Any handwringing over the Stones’ long-term commercial prospects seems silly now, but to be fair, the band had suffered a certain amount of creative drift since “Paint It Black” topped the charts. Wandering away from R&B and into pop and psychedelia with a string of albums that included Between the Buttons, Flowers and Their Satanic Majesties Request, they seemed to be losing a bit of their early momentum.
That all changed after the NME show, which consisted of a brief two-song set that included “(I Can’t Get No) Satisfaction” as well as the live debut of their new single, “Jumpin’ Jack Flash.” The song, released May 24 in the U.K. and June 1 in the States, brought the Stones roaring back to their roots.
“It was the best thing we ever did with [producer] Jimmy Miller,” Richards later asserted, according to the book Keith Richards: The Biography. “As soon as I pick up the guitar and play that riff, something happens here, in your stomach. It’s one of the better feelings in the world. You just jump on the riff and it plays you. Matter of fact, it takes you over. An explosion would be the best way to describe it. It’s the one that I would immediately go to if I wanted to approach the state of nirvana.”
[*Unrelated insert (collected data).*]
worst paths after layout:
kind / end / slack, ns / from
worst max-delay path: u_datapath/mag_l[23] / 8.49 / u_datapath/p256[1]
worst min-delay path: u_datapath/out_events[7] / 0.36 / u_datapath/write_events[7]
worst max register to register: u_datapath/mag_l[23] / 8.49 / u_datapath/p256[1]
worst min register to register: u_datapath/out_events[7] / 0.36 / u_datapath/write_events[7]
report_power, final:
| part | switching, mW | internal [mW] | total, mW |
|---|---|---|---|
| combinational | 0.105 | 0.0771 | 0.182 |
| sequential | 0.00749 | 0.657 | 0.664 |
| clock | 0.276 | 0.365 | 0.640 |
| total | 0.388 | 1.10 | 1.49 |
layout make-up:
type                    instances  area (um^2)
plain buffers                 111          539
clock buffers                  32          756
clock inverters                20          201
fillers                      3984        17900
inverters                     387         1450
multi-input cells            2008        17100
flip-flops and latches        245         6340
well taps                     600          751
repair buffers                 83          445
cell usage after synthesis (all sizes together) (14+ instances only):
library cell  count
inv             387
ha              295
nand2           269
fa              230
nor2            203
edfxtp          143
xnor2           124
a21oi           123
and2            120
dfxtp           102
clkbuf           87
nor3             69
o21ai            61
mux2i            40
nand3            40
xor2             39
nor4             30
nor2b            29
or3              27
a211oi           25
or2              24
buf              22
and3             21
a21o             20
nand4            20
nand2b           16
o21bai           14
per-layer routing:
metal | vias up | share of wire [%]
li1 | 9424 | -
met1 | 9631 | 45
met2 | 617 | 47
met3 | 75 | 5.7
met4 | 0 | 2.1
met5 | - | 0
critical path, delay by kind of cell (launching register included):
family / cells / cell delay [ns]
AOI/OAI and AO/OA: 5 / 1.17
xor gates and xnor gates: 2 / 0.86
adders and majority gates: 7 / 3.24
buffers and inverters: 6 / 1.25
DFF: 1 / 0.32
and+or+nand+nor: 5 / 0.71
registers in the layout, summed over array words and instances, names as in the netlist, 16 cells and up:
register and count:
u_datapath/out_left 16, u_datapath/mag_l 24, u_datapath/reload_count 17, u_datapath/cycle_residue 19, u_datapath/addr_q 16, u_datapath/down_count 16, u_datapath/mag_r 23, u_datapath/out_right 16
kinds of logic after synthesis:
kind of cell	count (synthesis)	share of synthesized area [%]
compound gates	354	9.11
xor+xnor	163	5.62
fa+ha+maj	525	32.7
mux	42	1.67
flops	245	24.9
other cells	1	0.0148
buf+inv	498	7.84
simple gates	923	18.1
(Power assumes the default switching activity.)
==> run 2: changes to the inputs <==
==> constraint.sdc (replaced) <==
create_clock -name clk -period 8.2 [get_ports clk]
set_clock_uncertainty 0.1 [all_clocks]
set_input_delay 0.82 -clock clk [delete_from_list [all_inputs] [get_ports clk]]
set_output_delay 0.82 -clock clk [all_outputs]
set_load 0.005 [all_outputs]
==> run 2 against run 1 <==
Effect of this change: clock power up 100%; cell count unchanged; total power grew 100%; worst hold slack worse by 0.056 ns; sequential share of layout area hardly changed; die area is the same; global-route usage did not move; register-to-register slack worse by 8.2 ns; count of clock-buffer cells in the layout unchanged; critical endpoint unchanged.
That infectious feeling helped propel “Jumpin’ Jack Flash” to No. 1 in the U.K. and No. 3 in the States, but it didn’t last long enough to keep Jones in the lineup. Although he’d appear sparingly on the band’s next two albums, 1968’s Beggars Banquet and 1969’s Let It Bleed, and joined them for the taping of The Rolling Stones Rock and Roll Circus in December 1968, he was out of the band by the summer of 1969 — and found dead just a few weeks later.